Журналист Андрей Сапожников поговорил с Серебряковой о том, почему киевские театры сейчас закрыты для самых сложных тем и какое будущее ждет ее страну, которая почти три года отражает полномасштабную российскую агрессию.
— Четыре проекта из трех стран — Беларуси, Украины и России — на одной сцене в немецком театре. Звучит революционно. Организаторы рассказывали, что первые дни подготовки прошли в противоречиях между российскими и украинскими участниками. Как эти конфликты разрешились и как такой проект в принципе оказался возможен?
— Это была попытка показать в пьесах, каким может быть активизм и с какими сложностями сталкиваются вовлеченные в него люди. И еще одной задачей было показать общество, потому что активизм всегда отвечает на его боль и вызовы. Для меня [участие в таком проекте] было не только возможно, но даже естественно, потому что наши общества сталкиваются сейчас с очень похожими вызовами. Ни в коем случае не одинаковыми, но мы соседи, и для меня важно знать, как мои коллеги воспринимают свои контексты и как видят контекст украинский, и было честью ставить свою пьесу с ними на одной сцене.

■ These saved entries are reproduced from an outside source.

File: src/rtl/nrs_pkg.sv
package nrs_pkg;
	// ************************************************************
	// clock and strobe timing
	// ************************************************************
	localparam int CLK_NS     = 50;
	localparam int T_WP_NS    = 25;
	localparam int T_WH_NS    = 15;
	localparam int T_WB_NS    = 100;
	localparam int T_WHR_NS   = 60;
	localparam int T_RP_NS    = 25;
	localparam int T_REH_NS   = 15;
	localparam int T_WP_CYC   = (T_WP_NS + CLK_NS - 1) / CLK_NS;
	localparam int T_WH_CYC   = (T_WH_NS + CLK_NS - 1) / CLK_NS;
	localparam int T_WB_CYC   = (T_WB_NS + CLK_NS - 1) / CLK_NS;
	localparam int T_WHR_CYC  = (T_WHR_NS + CLK_NS - 1) / CLK_NS;
	localparam int T_RP_CYC   = (T_RP_NS + CLK_NS - 1) / CLK_NS;
	localparam int T_REH_CYC  = (T_REH_NS + CLK_NS - 1) / CLK_NS;
	// a command may be followed by a busy wait or a data read
	localparam int T_GAP_CYC  = (T_WB_CYC > T_WHR_CYC) ? T_WB_CYC : T_WHR_CYC;

	// ************************************************************
	// command codes and address layout
	// ************************************************************
	localparam logic [7:0] CMD_READ_SETUP = 8'h00;
	localparam logic [7:0] CMD_CONFIRM    = 8'h30;
	localparam logic [7:0] CMD_CACHE_SEQ  = 8'h31;
	localparam logic [7:0] CMD_CACHE_LAST = 8'h3f;
	localparam logic [7:0] CMD_COL_CHANGE = 8'h05;
	localparam logic [7:0] CMD_PLANE_SEL  = 8'h06;
	localparam logic [7:0] CMD_COL_CONF   = 8'he0;
	localparam logic [7:0] CMD_STATUS     = 8'h70;
	localparam logic [7:0] CMD_STATUS_ENH = 8'h78;
	localparam int         PLANE_BIT      = 6;
	localparam int         ADDR_CYCLES    = 5;
	localparam int         COL_CYCLES     = 2;
	localparam int         BUF_DEPTH      = 2;

	typedef enum logic [3:0] {
		OP_PAGE_READ, OP_CACHE_SEQ, OP_CACHE_RAND, OP_CACHE_LAST,
		OP_TWO_PLANE, OP_COL_CHANGE, OP_PLANE_SEL, OP_STATUS,
		OP_READ_DATA
	} nrs_op_t;

	typedef enum logic [2:0] {
		K_CMD, K_ADDR, K_WAIT, K_READ, K_END
	} nrs_kind_t;

	typedef struct packed {
		nrs_op_t      op;
		logic [23:0]  row;
		logic [15:0]  col;
		logic         plane;
		logic [11:0]  count;
	} nrs_cmd_t;
endpackage

File: src/rtl/nrs_host.sv
`timescale 1ns/1ps
module nrs_host
	import nrs_pkg::*;
(
	input  wire logic      mclk,
	input  wire logic      rst,
	input  wire logic      cmd_valid,
	output logic           cmd_ready,
	input  wire nrs_cmd_t  cmd,
	output logic           data_valid,
	input  wire logic      data_ready,
	output logic [7:0]     data,
	output logic           cle,
	output logic           ale,
	output logic           ce_n,
	output logic           we_n,
	output logic           read_strobe_n,
	output logic [7:0]     io_out,
	output logic           io_oe,
	input  wire logic [7:0] io_in,
	input  wire logic      ready_busy_n_out
);
	typedef enum {ST_IDLE, ST_STEP, ST_WLOW, ST_WHIGH, ST_RLOW,
		ST_RHIGH} nrs_state_t;

	nrs_state_t  state;
	nrs_cmd_t    cmd_q;
	nrs_kind_t   kind;
	logic [3:0]  idx;
	logic [3:0]  cnt;
	logic [11:0] remain;
	logic [1:0]  pfx;
	logic [7:0]  byte_v;
	logic [2:0]  aidx;
	logic        apl;
	logic [23:0] arow;
	logic        rb_s1, rb_s2, rb_s3;
	logic        status_mode, tp_mode;
	logic        push;
	logic [7:0]  push_data;
	logic        skid_v;
	logic [7:0]  skid;
	logic [3:0]  addr_seen;

	// ************************************************************
	// ready/busy synchroniser
	// ************************************************************
	always_ff @(posedge mclk) begin
		if (rst) begin
			rb_s1 <= 1'b0;
			rb_s2 <= 1'b0;
			rb_s3 <= 1'b0;
		end else begin
			rb_s1 <= ready_busy_n_out;
			rb_s2 <= rb_s1;
			rb_s3 <= rb_s2;
		end
	end

	// ************************************************************
	// step decode
	// ************************************************************
	always_comb begin
		kind   = K_END;
		byte_v = CMD_READ_SETUP;
		aidx   = 3'h0;
		apl    = cmd_q.plane;
		unique case (cmd_q.op)
		OP_PAGE_READ, OP_CACHE_RAND: begin
			if (idx == 4'h0) begin
				kind = K_CMD;
			end else if (idx <= 4'(ADDR_CYCLES)) begin
				kind = K_ADDR;
				aidx = 3'(idx - 4'h1);
			end else if (idx == 4'h6) begin
				kind   = K_CMD;
				byte_v = (cmd_q.op == OP_PAGE_READ) ? CMD_CONFIRM
					: CMD_CACHE_SEQ;
			end else if (idx == 4'h7) begin
				kind = K_WAIT;
			end
		end
		OP_CACHE_SEQ, OP_CACHE_LAST: begin
			if (idx == 4'h0) begin
				kind   = K_CMD;
				byte_v = (cmd_q.op == OP_CACHE_SEQ) ? CMD_CACHE_SEQ
					: CMD_CACHE_LAST;
			end else if (idx == 4'h1) begin
				kind = K_WAIT;
			end
		end
		OP_TWO_PLANE: begin
			if (idx == 4'h0 || idx == 4'h6) begin
				kind = K_CMD;
			end else if (idx <= 4'h5) begin
				kind = K_ADDR;
				aidx = 3'(idx - 4'h1);
				apl  = 1'b0;
			end else if (idx <= 4'hb) begin
				kind = K_ADDR;
				aidx = 3'(idx - 4'h7);
				apl  = 1'b1;
			end else if (idx == 4'hc) begin
				kind   = K_CMD;
				byte_v = CMD_CONFIRM;
			end else if (idx == 4'hd) begin
				kind = K_WAIT;
			end
		end
		OP_COL_CHANGE: begin
			if (idx == 4'h0) begin
				kind   = K_CMD;
				byte_v = CMD_COL_CHANGE;
			end else if (idx <= 4'(COL_CYCLES)) begin
				kind = K_ADDR;
				aidx = 3'(idx - 4'h1);
			end else if (idx == 4'h3) begin
				kind   = K_CMD;
				byte_v = CMD_COL_CONF;
			end
		end
		OP_PLANE_SEL: begin
			if (idx == 4'h0) begin
				kind   = K_CMD;
				byte_v = CMD_PLANE_SEL;
			end else if (idx <= 4'(ADDR_CYCLES)) begin
				kind = K_ADDR;
				aidx = 3'(idx - 4'h1);
			end else if (idx == 4'h6) begin
				kind   = K_CMD;
				byte_v = CMD_COL_CONF;
			end
		end
		OP_STATUS: begin
			if (idx == 4'h0) begin
				kind   = K_CMD;
				byte_v = CMD_STATUS;
			end else if (idx == 4'h1) begin
				kind = K_READ;
			end
		end
		OP_READ_DATA: begin
			// after a poll the output source must be switched back
			if (pfx == 2'h0) begin
				kind = (idx == 4'h0) ? K_READ : K_END;
			end else if (pfx == 2'h1) begin
				if (idx == 4'h0)
					kind = K_CMD;
				else if (idx == 4'h1)
					kind = K_READ;
			end else begin
				if (idx == 4'h0) begin
					kind   = K_CMD;
					byte_v = CMD_PLANE_SEL;
				end else if (idx <= 4'(ADDR_CYCLES)) begin
					kind = K_ADDR;
					aidx = 3'(idx - 4'h1);
				end else if (idx == 4'h6) begin
					kind   = K_CMD;
					byte_v = CMD_COL_CONF;
				end else if (idx == 4'h7) begin
					kind = K_READ;
				end
			end
		end
		default: kind = K_END;
		endcase
		arow            = cmd_q.row;
		arow[PLANE_BIT] = apl;
		if (kind == K_ADDR) begin
			unique case (aidx)
			3'h0:    byte_v = cmd_q.col[7:0];
			3'h1:    byte_v = cmd_q.col[15:8];
			3'h2:    byte_v = arow[7:0];
			3'h3:    byte_v = arow[15:8];
			default: byte_v = arow[23:16];
			endcase
		end
	end

	// ************************************************************
	// pin sequencer
	// ************************************************************
	always_ff @(posedge mclk) begin
		if (rst) begin
			state         <= ST_IDLE;
			cmd_q         <= '0;
			cmd_ready     <= 1'b0;
			idx           <= 4'h0;
			cnt           <= 4'h0;
			remain        <= 12'h000;
			pfx           <= 2'h0;
			cle           <= 1'b0;
			ale           <= 1'b0;
			ce_n          <= 1'b1;
			we_n          <= 1'b1;
			read_strobe_n <= 1'b1;
			io_out        <= 8'h00;
			io_oe         <= 1'b0;
			push          <= 1'b0;
			push_data     <= 8'h00;
		end else begin
			push <= 1'b0;
			unique case (state)
			ST_IDLE: begin
				cmd_ready <= 1'b1;
				ce_n      <= 1'b1;
				if (cmd_valid && cmd_ready) begin
					cmd_q     <= cmd;
					cmd_ready <= 1'b0;
					ce_n      <= 1'b0;
					idx       <= 4'h0;
					remain    <= (cmd.op == OP_STATUS) ? 12'h001 : cmd.count;
					pfx       <= status_mode ? (tp_mode ? 2'h2 : 2'h1) : 2'h0;
					state     <= ST_STEP;
				end
			end
			ST_STEP: begin
				unique case (kind)
				K_CMD, K_ADDR: begin
					cle    <= (kind == K_CMD);
					ale    <= (kind == K_ADDR);
					io_out <= byte_v;
					io_oe  <= 1'b1;
					we_n   <= 1'b0;
					cnt    <= 4'(T_WP_CYC - 1);
					state  <= ST_WLOW;
				end
				K_WAIT: begin
					// both late stages high: transfer is done
					if (rb_s2 && rb_s3)
						idx <= idx + 4'h1;
				end
				K_READ: begin
					if (remain == 12'h000) begin
						idx <= idx + 4'h1;
					end else if (!(data_valid && skid_v)) begin
						read_strobe_n <= 1'b0;
						cnt           <= 4'(T_RP_CYC - 1);
						state         <= ST_RLOW;
					end
				end
				default: state <= ST_IDLE;
				endcase
			end
			ST_WLOW: begin
				if (cnt == 4'h0) begin
					we_n <= 1'b1;
					cnt  <= cle ? 4'(T_GAP_CYC - 1) : 4'(T_WH_CYC - 1);
					state <= ST_WHIGH;
				end else begin
					cnt <= cnt - 4'h1;
				end
			end
			ST_WHIGH: begin
				if (cnt == 4'h0) begin
					cle   <= 1'b0;
					ale   <= 1'b0;
					io_oe <= 1'b0;
					idx   <= idx + 4'h1;
					state <= ST_STEP;
				end else begin
					cnt <= cnt - 4'h1;
				end
			end
			ST_RLOW: begin
				if (cnt == 4'h0) begin
					read_strobe_n <= 1'b1;
					push          <= 1'b1;
					push_data     <= io_in;
					remain        <= remain - 12'h001;
					cnt           <= 4'(T_REH_CYC - 1);
					state         <= ST_RHIGH;
				end else begin
					cnt <= cnt - 4'h1;
				end
			end
			ST_RHIGH: begin
				if (cnt == 4'h0)
					state <= ST_STEP;
				else
					cnt <= cnt - 4'h1;
			end
			endcase
		end
	end

	// ************************************************************
	// output source tracking
	// ************************************************************
	always_ff @(posedge mclk) begin
		if (rst) begin
			status_mode <= 1'b0;
			tp_mode     <= 1'b0;
		end else if (state == ST_STEP && kind == K_CMD) begin
			if (byte_v == CMD_STATUS)
				status_mode <= 1'b1;
			else
				status_mode <= 1'b0;
			if (byte_v == CMD_CONFIRM)
				tp_mode <= (cmd_q.op == OP_TWO_PLANE);
			else if (byte_v == CMD_CACHE_SEQ || byte_v == CMD_CACHE_LAST)
				tp_mode <= 1'b0;
		end
	end

	// ************************************************************
	// two-entry output buffer
	// ************************************************************
	// a read starts only with a free slot, so a stall loses no byte
	always_ff @(posedge mclk) begin
		if (rst) begin
			data_valid <= 1'b0;
			data       <= 8'h00;
			skid_v     <= 1'b0;
			skid       <= 8'h00;
		end else begin
			if (!data_valid || data_ready) begin
				data_valid <= skid_v || push;
				data       <= skid_v ? skid : push_data;
				skid_v     <= skid_v && push;
				if (skid_v && push)
					skid <= push_data;
			end else if (push) begin
				skid_v <= 1'b1;
				skid   <= push_data;
			end
		end
	end

	// ************************************************************
	// checks
	// ************************************************************
	always_ff @(posedge mclk) begin
		if (rst)
			addr_seen <= 4'h0;
		else if (!we_n && cle)
			addr_seen <= 4'h0;
		else if (!we_n && ale && state == ST_WLOW && cnt == 4'h0)
			addr_seen <= addr_seen + 4'h1;
	end

	a_latch_exclusive: assert property (
		@(posedge mclk) disable iff (rst) !(cle && ale))
		else $error("command and address latch both high");
	a_strobe_drives: assert property (
		@(posedge mclk) disable iff (rst) !we_n |-> io_oe && !ce_n)
		else $error("write strobe without drive");
	a_confirm_addr: assert property (
		@(posedge mclk) disable iff (rst)
		$fell(we_n) && cle && io_out == CMD_CONFIRM |->
		addr_seen == 4'h5 || addr_seen == 4'ha)
		else $error("confirm without full address");
	a_col_conf_addr: assert property (
		@(posedge mclk) disable iff (rst)
		$fell(we_n) && cle && io_out == CMD_COL_CONF |->
		addr_seen == 4'h2 || addr_seen == 4'h5)
		else $error("column confirm with wrong address count");
	a_no_enh_status: assert property (
		@(posedge mclk) disable iff (rst)
		!we_n && cle |-> io_out != CMD_STATUS_ENH)
		else $error("enhanced status issued");
	a_read_not_busy: assert property (
		@(posedge mclk) disable iff (rst)
		$fell(read_strobe_n) |-> rb_s3 && !io_oe)
		else $error("read strobe while busy or driving");
	a_status_resetup: assert property (
		@(posedge mclk) disable iff (rst)
		$fell(read_strobe_n) && cmd_q.op == OP_READ_DATA |-> !status_mode)
		else $error("data read while status selected");
	a_buffer_noloss: assert property (
		@(posedge mclk) disable iff (rst)
		push |-> !(data_valid && skid_v && !data_ready))
		else $error("push into full buffer");
	a_strobe_width: assert property (
		@(posedge mclk) disable iff (rst)
		$fell(we_n) |-> !we_n ##1 we_n ##1 we_n)
		else $error("write strobe timing wrong");
endmodule // nrs_host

А упомянутый конфликт заключался в следующем.
Проект осуществлялся в два этапа: финальным, собственно, были читки на сцене [в декабре], а еще в июле проходило знакомство участников, когда мы общались с активистами, слушали лекции и обсуждали свои идеи, которые в один из дней каждая из команд презентовала, в том числе перед лекторами и самими активистами. И последним показалось, что пьеса одной из команд не должна звучать. Мне за эту ситуацию было очень больно, она кажется мне очень нечестной. Потому что мы в тот момент обсуждали еще даже не написанную пьесу, а твоя идея уже плохая — просто по факту того, что ее автор ты.

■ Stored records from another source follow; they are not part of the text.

===== src/hdl/vr_cfg_pkg.sv =====
package vr_cfg_pkg;
    // ------------------------------------------------------------
    // register map
    // ------------------------------------------------------------
    localparam logic [7:0]  CFG3_OFFSET     = 8'h45;
    localparam logic [15:0] CFG3_RESET      = 16'h0000;
    localparam logic [15:0] CFG3_WMASK      = 16'h7fff;
    // ------------------------------------------------------------
    // field positions
    // ------------------------------------------------------------
    localparam int BIT_TEMP_FAULT_LATCH = 14;
    localparam int BIT_SHED_ACT_SEL     = 13;
    localparam int BIT_PHASE_SRC_SEL    = 12;
    localparam int BIT_VOUT_MIN_TOP     = 11;
    localparam int BIT_BAL_SS_RUN       = 10;
    localparam int BIT_BAL_VAR_GAIN     = 9;
    localparam int FLD_GAIN_HI          = 8;
    localparam int FLD_GAIN_LO          = 6;
    localparam int BIT_THREE_LVL_VID    = 5;
    localparam int BIT_TON_CLAMP        = 4;
    localparam int BIT_TEMP_OFS_SIGN    = 3;
    localparam int BIT_BOOT_FROM_PIN    = 2;
    localparam int FLD_TABLE_HI         = 1;
    localparam int FLD_TABLE_LO         = 0;
    // ------------------------------------------------------------
    // derived constants
    // ------------------------------------------------------------
    localparam int          NUM_PHASES     = 6;
    localparam logic [7:0]  GAIN_STEP      = 8'h20;
    localparam logic [7:0]  GAIN_BASE      = 8'h1f;
    localparam int          TON_MAX_NS     = 1120;
    localparam int          CLK_PERIOD_NS  = 25;
    localparam logic [7:0]  TON_MAX_CYC    =
        8'(TON_MAX_NS / CLK_PERIOD_NS);
    localparam logic [7:0]  VID_MAX_SEL    = 8'h24;
    localparam logic [7:0]  VID_MIN_SEL    = 8'h1f;
    localparam logic [7:0]  VID_CMD_SEL    = 8'h21;
    typedef enum logic [1:0] {
        VID_PIN_LOW, VID_PIN_HIGH, VID_PIN_HIZ
    } vid_pin_t;
endpackage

«Контекстуальные отголоски гражданской устойчивости». Фото Александры Кононченко
— Когда российская зрительница из зала начала делиться впечатлениями о вашей пьесе, ее перебила зрительница из Украины, заявив, что мнение россиян здесь никого не интересует. На это можно взглянуть как на сильное различие этих самых контекстов: вы выступали с пьесой о движении женского сопротивления «Злая Мавка» на оккупированных территориях, российская команда в то же время в ироничном ключе обыгрывала разобщенность либеральной оппозиции. Как при таком контекстуальном расхождении достичь взаимопонимания?
— По моему ощущению, моей пьесе как раз не хватало легкости и умения смеяться, которое было у российских коллег, что у меня вызвало большое уважение и восхищение. До начала войны я всегда писала комедии, и в этой пьесе я также пыталась найти смешные детали, потому что активисты, с кем я общалась при работе над пьесой, сами много шутили. Но по итогу текст всё равно вышел достаточно тяжелым.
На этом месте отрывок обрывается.